Your assignment = From the data underneath, reproduce exactly the stretch that begins at the line with "cells stage by" and ends after the line with "ys_ff_latch: 35".

Supplied entries =
[config.mk]
export PLATFORM = sky130hd
export DESIGN_NAME = ofc_mag_cell
export DESIGN_NICKNAME = d
export VERILOG_FILES = /design/src/hdl/ofc_pkg.sv /design/src/hdl/ofc_mag_cell.sv
export SDC_FILE = /design/constraint.sdc
export NUM_CORES = 1
export LEC_CHECK = 0
export ABC_AREA = 1
export BUFFER_PORTS_ARGS = -buffer_cell sky130_fd_sc_hd__buf_4
export CORE_MARGIN = 2
export CORE_UTILIZATION = 56
export CTS_CLUSTER_SIZE = 12
export DETAILED_ROUTE_END_ITERATION = 12
export GPL_TIMING_DRIVEN = 0
export PLACE_DENSITY = 0.91
export SYNTH_ARGS = -nofsm -noshare
export SYNTH_HDL_FRONTEND = slang
export SYNTH_SLANG_ARGS = --single-unit
[constraint.sdc]
create_clock -name clk -period 6.7 [get_ports clk]
set_input_delay 1.34 -clock clk [delete_from_list [all_inputs] [get_ports clk]]
set_output_delay 1.34 -clock clk [all_outputs]
set_load 0.02 [all_outputs]
[src/hdl/ofc_pkg.sv]
// Shared constants, types and small lookup functions for the flow color coder.
package ofc_pkg;

  // Defaults for the top-level parameters
  localparam int FLOW_WIDTH_DEF     = 16;
  localparam int FLOW_FRAC_BITS_DEF = 12;

  // Gain register
  localparam int              GAIN_WIDTH = 12;
  localparam logic [11:0]     GAIN_RESET = 12'd255;

  // Angle and value resolution
  localparam int              ANGLE_STEPS     = 22;
  localparam int              VALUE_BITS      = 8;
  localparam int              MAG_SQ_WIDTH    = 16;
  localparam logic [5:0]      IDX_STEEP_START = 6'd22;
  localparam logic [7:0]      HUE_ZERO_VECTOR = 8'd90;
  localparam logic [7:0]      QUAD_SPAN       = 8'd45;

  // HSV to BGR
  localparam logic [4:0]      SECTOR_SPAN = 5'd30;
  localparam logic [14:0]     ROUND_HALF  = 15'd30;
  // floor(n / 60) = (n * DIV60_RECIP) >> DIV60_SHIFT, exact for n < 23831
  localparam logic [14:0]     DIV60_RECIP = 15'd17477;
  localparam int              DIV60_SHIFT = 20;

  // Hue sectors of 60 degrees (30 hue steps)
  typedef enum logic [2:0] {
    SEC_RED_YEL = 3'd0,
    SEC_YEL_GRN = 3'd1,
    SEC_GRN_CYN = 3'd2,
    SEC_CYN_BLU = 3'd3,
    SEC_BLU_MAG = 3'd4,
    SEC_MAG_RED = 3'd5
  } sector_t;

  // Per-item info that rides along the cell chain
  typedef struct packed {
    logic                    zero;    // both components zero
    logic                    steep;   // minor axis larger than major axis
    logic [1:0]              quad;    // quadrant of the reversed vector
    logic [5:0]              idx;     // 2-degree steps inside the quadrant
    logic [MAG_SQ_WIDTH-1:0] mag_sq;  // (gain*|flow|)^2 in integer units, saturated
    logic [VALUE_BITS-1:0]   value;   // value channel, built MSB first
  } ofc_tag_t;

  // tan(2k degrees) in unsigned Q0.16, rounded to nearest
  function automatic logic [15:0] tan_q16(input logic [4:0] k);
    logic [15:0] t;
    case (k)
      5'd1:    t = 16'd2289;
      5'd2:    t = 16'd4583;
      5'd3:    t = 16'd6888;
      5'd4:    t = 16'd9210;
      5'd5:    t = 16'd11556;
      5'd6:    t = 16'd13930;
      5'd7:    t = 16'd16340;
      5'd8:    t = 16'd18792;
      5'd9:    t = 16'd21294;
      5'd10:   t = 16'd23853;
      5'd11:   t = 16'd26478;
      5'd12:   t = 16'd29179;
      5'd13:   t = 16'd31964;
      5'd14:   t = 16'd34846;
      5'd15:   t = 16'd37837;
      5'd16:   t = 16'd40951;
      5'd17:   t = 16'd44205;
      5'd18:   t = 16'd47615;
      5'd19:   t = 16'd51202;
      5'd20:   t = 16'd54991;
      5'd21:   t = 16'd59009;
      5'd22:   t = 16'd63287;
      default: t = 16'd0;
    endcase
    return t;
  endfunction

  // Sector of a hue in 0..179
  function automatic sector_t sector_of(input logic [7:0] h);
    sector_t s;
    priority if (h >= 8'd150) s = SEC_MAG_RED;
    else if (h >= 8'd120)     s = SEC_BLU_MAG;
    else if (h >= 8'd90)      s = SEC_CYN_BLU;
    else if (h >= 8'd60)      s = SEC_GRN_CYN;
    else if (h >= 8'd30)      s = SEC_YEL_GRN;
    else                      s = SEC_RED_YEL;
    return s;
  endfunction

  // First hue of a sector
  function automatic logic [7:0] sector_base(input sector_t s);
    logic [7:0] b;
    unique case (s)
      SEC_RED_YEL: b = 8'd0;
      SEC_YEL_GRN: b = 8'd30;
      SEC_GRN_CYN: b = 8'd60;
      SEC_CYN_BLU: b = 8'd90;
      SEC_BLU_MAG: b = 8'd120;
      SEC_MAG_RED: b = 8'd150;
      default:     b = 8'd0;
    endcase
    return b;
  endfunction

endpackage

[src/hdl/ofc_mag_cell.sv]
// Magnitude cell: decides one bit of the value channel by a square compare.
module ofc_mag_cell #(
  parameter int BIT = 7
) (
  input  logic               clk,
  input  logic               rst,
  input  logic               en,
  input  logic               in_valid,
  input  ofc_pkg::ofc_tag_t  in_tag,
  output logic               out_valid,
  output ofc_pkg::ofc_tag_t  out_tag
);
  import ofc_pkg::*;

  logic [VALUE_BITS-1:0]   cand;
  logic [MAG_SQ_WIDTH-1:0] cand_sq;
  ofc_tag_t                tag_next;

  // keep the bit if the candidate squared still fits under the magnitude squared
  assign cand    = in_tag.value | (VALUE_BITS'(1) << BIT);
  assign cand_sq = MAG_SQ_WIDTH'(cand) * MAG_SQ_WIDTH'(cand);

  always_comb begin
    tag_next = in_tag;
    if (cand_sq <= in_tag.mag_sq) begin
      tag_next.value = cand;
    end
  end

  always_ff @(posedge clk) begin
    if (rst) begin
      out_valid <= 1'b0;
    end else if (en) begin
      out_valid <= in_valid;
    end
  end

  always_ff @(posedge clk) begin
    if (en) begin
      out_tag <= tag_next;
    end
  end

endmodule

[Yosys cells after proc, flatten, opt, wreduce, memory -nomap -nowiden]
Cells that the tools add are included.
Cells by class
  add/subtract/negate cells: 0
  $mul: 1
  divide/modulo/power cells: 0
  magnitude comparators: 1
  equal/unequal tests: 0
  shifts and indexed selects: 0
  mux-type cells: 0
  bitwise operators: 0
  reduce and logical (&&, ||, !) cells: 0
Operators with widths (count)
  16-bit less-or-equal comparator: 1
  8-bit by 8-bit multiplier with 16-bit output: 1
Word-level totals
  register bits: 35
  bits in latches: 0
  bits in writable memories: 0
  bits in read-only memories: 0
  input port bits: 38
  output and inout bits: 35
  word-level logic and storage cells: 10
  memories kept: 0

[Depth between registers and ports, before layout]
  depth after elaboration: 2
  gate-level depth with buffers: 27
  depth with buffers taken out: 26

[Worst setup path after synthesis]
No wires, ideal clock.
  path type: in2reg
  from: in in_tag[1] in the netlist's numbering
  to: reg out_tag[7] in the netlist's numbering, data pin
  setup time: 0.253 ns
  data arrival time: 5.403 ns
  required time: 6.447 ns
  path slack: 1.044 ns
  stages: 25
  buffers on the path: 1
  cells stage by stage: clkbuf_1 > inv_1 > fa_1 > inv_1 > fa_1 > inv_1 > fa_1 > fa_1 > inv_1 > ha_1 > nand2_1 > nand2_1 > nand2_1 > nand2_1 > nand2_1 > nand3_1 > nand2_1 > nand2_1 > ha_1 > nand4_1 > nand2b_1 > inv_1 > nand2_1 > nand2_1 > nand2_1
On the way
  longest elaborated chain between the ends: 2
RTL lines
  from (decl): line ofc_mag_cell.sv:9  | input ofc_pkg::ofc_tag_t in_tag,
  8-bit by 8-bit multiplier with 16-bit output: line ofc_mag_cell.sv:21  | assign cand_sq = MAG_SQ_WIDTH'(cand) * MAG_SQ_WIDTH'(cand);
  16-bit less-or-equal comparator: line ofc_mag_cell.sv:25  | if (cand_sq <= in_tag.mag_sq) begin
  to (signal assigned): line ofc_mag_cell.sv:40  | out_tag <= tag_next;
  to (decl): line ofc_mag_cell.sv:11  | output ofc_pkg::ofc_tag_t out_tag
No other way between the ends.
A chain may end at the register's enable or synchronous reset.

[Final worst setup path]
Ends and elaborated chain as after synthesis.

==> impl_metrics.yaml <==
pwr:
  p_seq_share_pct: 20.5
  total_power_mw: 1.30
  power_density_mw_per_mm2: 310
  peakVddDrop_v: 0.000158
  switchingPower_uw: 595
  p_clk_share_pct: 15.5
  netSwitchingFraction_pct: 45.9
  leakage_nw: 2.42
  pwr-share-comb_pct: 64.1
  internal_power_uw: 702
worst_setup_path:
  rr_worst_depth: 2
  rrSetupSlack_ns: 6.12
  critPathCaptureType: "flip-flop"
  critPathMaxFanout: 8
  cpMostUsedCell: "nand2_1"
  slowest_stage: "fa_1"
  crit_arrival_ns: 6.02
  worstSetupPathType: "input pin to flip-flop"
  cpPeakStageDelay_ns: 0.55
  required_ns: 6.75
  start_kind: "input pin"
routing:
  routedWlPerCell_um: 12.6
  route.detailed.drc: 0
  drtIter0Drc: 94
  dr_total_vias: 2758
  first_pass_iters: 4
  routed_wl_um: 7010
  vias_per_cell: 4.95
  antenna_left: 0
hold_path:
  hold_class: "flip-flop to flip-flop"
  min_path_cells: 2
clock_network:
  path_clk_slew_ns: 0.07
  cts_tree: "built"
  postCtsResizedCells: 0
  clock_path_buffers: 2
  cts.sinks: 35
  insertion_delay_ns: 0.29
  cts_buffers: 5
  clk_root_buffer_cell: "clkbuf_8"
  cts_setup_buffers: 0
  htreeDepth: 2
  ctsHoldBuffers: 0
synth:
  synth_cell_types: 23
  async_flop_share_pct: 0
  yosysSeqAreaShare_pct: 30.3
  synthCells: 402
  ys_warn_count: 0
  synth.avg_cell_area_um2: 8.55
  synth_edf_count: 34
  synth_fp_nets: 517
  ys_ff_latch: 35
  synth_area_mm2: 0.00344
  synth_flop_cell: "edfxtp_1"
sta:
  skew_ns: 0
  rsz0062_at_grt: "false"
  drv_slew: 0
  fin_crit_sh_pct: 89.0
  timing.fmax_mhz: 168
  setup_viol_count_final: 0
  period_needed_ns: 5.96
  slew_headroom_pct: 68.3
  hold_violations: 0
  worst_pin_slew_ns: 0.476
  tns_ns: 0
  worst_slack_ns: 0.737
  whs_ns: 0.501
place:
  gp_congestion: 0.856
  pre_cts_ws_ns: 0.438
  dpl.hpwl_um: 5740
  portBuffers: 72
die:
  core_region_area_mm2: 0.00592
  die_height_um: 82.4
  die-area_mm2: 0.00678
  ios: 73
  initial_core_util_pct: 58.1
  die_w_um: 82.4
  num_rows: 28
outcome:
  status: "finished, final reports clean"
grt:
  grt_use_met2_pct: 43.6
  grt-busiest-layer: "met2"
  met3_usage_pct: 4.24
  gr-usage-all-layers_pct: 22.9
  grt_pass1_wl_um: 11900
  use_met1_pct: 25.2
  grt_pass1_vias: 2890
  overflow: 0
  antenna_found_initial: 0
  grt_max_degree: 36
finish:
  final_util_pct: 70.7
  final_nets: 596
  syn2layout_area_growth_pct: 21.7
  diodes: 0
  layout-drive-gt1-share_pct: 18.5
flow_run:
  max-cap-violations: 0
-- Yosys cell counts, types with 3 or more instances --
master,count,area [um^2]
a21oi_1,11,55.1
edfxtp_1,34,1020
fa_1,26,521
ha_1,51,638
inv_1,117,439
nand2_1,97,364
nand3_1,11,55.1
nand4_1,6,37.5
nor2_1,19,71.3
or2_2,3,18.8
xnor2_1,5,43.8
xor2_1,8,70.1
-- cells in the final DEF (no fill, tap or decap) --
| cell type | Yosys | layout |
|---|---|---|
| a21o_1 | 1 | 1 |
| a21oi_1 | 11 | 11 |
| buf_2 | 1 | 1 |
| buf_4 | 0 | 72 |
| bufinv_16 | 0 | 1 |
| clkbuf_1 | 1 | 1 |
| clkbuf_8 | 0 | 5 |
| clkinv_2 | 0 | 1 |
| clkinv_4 | 0 | 1 |
| dfxtp_1 | 1 | 1 |
| edfxtp_1 | 34 | 34 |
| fa_1 | 26 | 26 |
| ha_1 | 51 | 51 |
| inv_1 | 117 | 117 |
| inv_2 | 1 | 1 |
| mux2i_1 | 1 | 1 |
| nand2_1 | 97 | 97 |
| nand2_2 | 2 | 2 |
| nand2b_1 | 1 | 1 |
| nand3_1 | 11 | 11 |
| nand3_2 | 2 | 2 |
| nand4_1 | 6 | 6 |
| nor2_1 | 19 | 19 |
| nor3_1 | 1 | 1 |
| o21ai_0 | 2 | 2 |
| or2_2 | 3 | 3 |
| xnor2_1 | 5 | 5 |
| xor2_1 | 8 | 8 |
-- per-layer routing --
layer  vias up  wire [um]
li1       1371          -
met1      1286       2770
met2        86       3650
met3        15        463
met4         0        129
met5         -          0
-- power groups by stage --
stage               clock [mW]  sequential, mW  combinational (mW)
floorplan                    0           0.295               0.593
global placement             0           0.270               0.773
detailed placement           0           0.271               0.825
CTS                      0.202           0.266               0.837
global route             0.212           0.268               0.969
finish                   0.200           0.266               0.830
-- stage by stage --
stage | std cells | instance area [um^2]
finish | 557 | 4190
global route | 557 | 4190
CTS | 557 | 4190
detailed placement | 549 | 4070
global placement | 549 | 4070
floorplan | 402 | 3440
-- state kept, by name (all words and copies together) (netlist names) --
signal     flops
out_valid      1
out_tag       34
-- critical path: cells and delay by family --
family / cells / cell delay (ns)
buf+inv: 7 / 0.79
simple gates: 13 / 1.05
fa+ha+maj: 6 / 2.81
-- layout make-up --
type                    count  area, um^2
multi-input cells         247        1950
fillers                   450        1740
flip-flops and latches     35        1040
repair buffers             72         541
inverters                 118         443
well taps                  75        93.8
clock buffers               5        68.8
clock inverters             3        43.8
plain buffers               2        8.76
-- path summary, 6_finish.rpt --
path,startpoint,endpoint
setup / recovery,in_tag[1],out_tag[7]
hold / removal,out_valid,out_valid
setup reg to reg,out_valid,out_valid
hold reg to reg,out_valid,out_valid
-- logic make-up (layout without fill, tap and decap cells) --
family | after synthesis | in the layout | share of synthesized area [%]
mux | 1 | 1 | 0.291
buf+inv | 120 | 200 | 13.1
compound gates | 14 | 14 | 2.11
xor+xnor | 13 | 13 | 3.31
flops | 35 | 35 | 30.3
fa+ha+maj | 77 | 77 | 33.7
simple gates | 142 | 142 | 17.2
(Power assumes the default switching activity.)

Answer below =
  cells stage by stage: clkbuf_1 > inv_1 > fa_1 > inv_1 > fa_1 > inv_1 > fa_1 > fa_1 > inv_1 > ha_1 > nand2_1 > nand2_1 > nand2_1 > nand2_1 > nand2_1 > nand3_1 > nand2_1 > nand2_1 > ha_1 > nand4_1 > nand2b_1 > inv_1 > nand2_1 > nand2_1 > nand2_1
On the way
  longest elaborated chain between the ends: 2
RTL lines
  from (decl): line ofc_mag_cell.sv:9  | input ofc_pkg::ofc_tag_t in_tag,
  8-bit by 8-bit multiplier with 16-bit output: line ofc_mag_cell.sv:21  | assign cand_sq = MAG_SQ_WIDTH'(cand) * MAG_SQ_WIDTH'(cand);
  16-bit less-or-equal comparator: line ofc_mag_cell.sv:25  | if (cand_sq <= in_tag.mag_sq) begin
  to (signal assigned): line ofc_mag_cell.sv:40  | out_tag <= tag_next;
  to (decl): line ofc_mag_cell.sv:11  | output ofc_pkg::ofc_tag_t out_tag
No other way between the ends.
A chain may end at the register's enable or synchronous reset.

[Final worst setup path]
Ends and elaborated chain as after synthesis.

==> impl_metrics.yaml <==
pwr:
  p_seq_share_pct: 20.5
  total_power_mw: 1.30
  power_density_mw_per_mm2: 310
  peakVddDrop_v: 0.000158
  switchingPower_uw: 595
  p_clk_share_pct: 15.5
  netSwitchingFraction_pct: 45.9
  leakage_nw: 2.42
  pwr-share-comb_pct: 64.1
  internal_power_uw: 702
worst_setup_path:
  rr_worst_depth: 2
  rrSetupSlack_ns: 6.12
  critPathCaptureType: "flip-flop"
  critPathMaxFanout: 8
  cpMostUsedCell: "nand2_1"
  slowest_stage: "fa_1"
  crit_arrival_ns: 6.02
  worstSetupPathType: "input pin to flip-flop"
  cpPeakStageDelay_ns: 0.55
  required_ns: 6.75
  start_kind: "input pin"
routing:
  routedWlPerCell_um: 12.6
  route.detailed.drc: 0
  drtIter0Drc: 94
  dr_total_vias: 2758
  first_pass_iters: 4
  routed_wl_um: 7010
  vias_per_cell: 4.95
  antenna_left: 0
hold_path:
  hold_class: "flip-flop to flip-flop"
  min_path_cells: 2
clock_network:
  path_clk_slew_ns: 0.07
  cts_tree: "built"
  postCtsResizedCells: 0
  clock_path_buffers: 2
  cts.sinks: 35
  insertion_delay_ns: 0.29
  cts_buffers: 5
  clk_root_buffer_cell: "clkbuf_8"
  cts_setup_buffers: 0
  htreeDepth: 2
  ctsHoldBuffers: 0
synth:
  synth_cell_types: 23
  async_flop_share_pct: 0
  yosysSeqAreaShare_pct: 30.3
  synthCells: 402
  ys_warn_count: 0
  synth.avg_cell_area_um2: 8.55
  synth_edf_count: 34
  synth_fp_nets: 517
  ys_ff_latch: 35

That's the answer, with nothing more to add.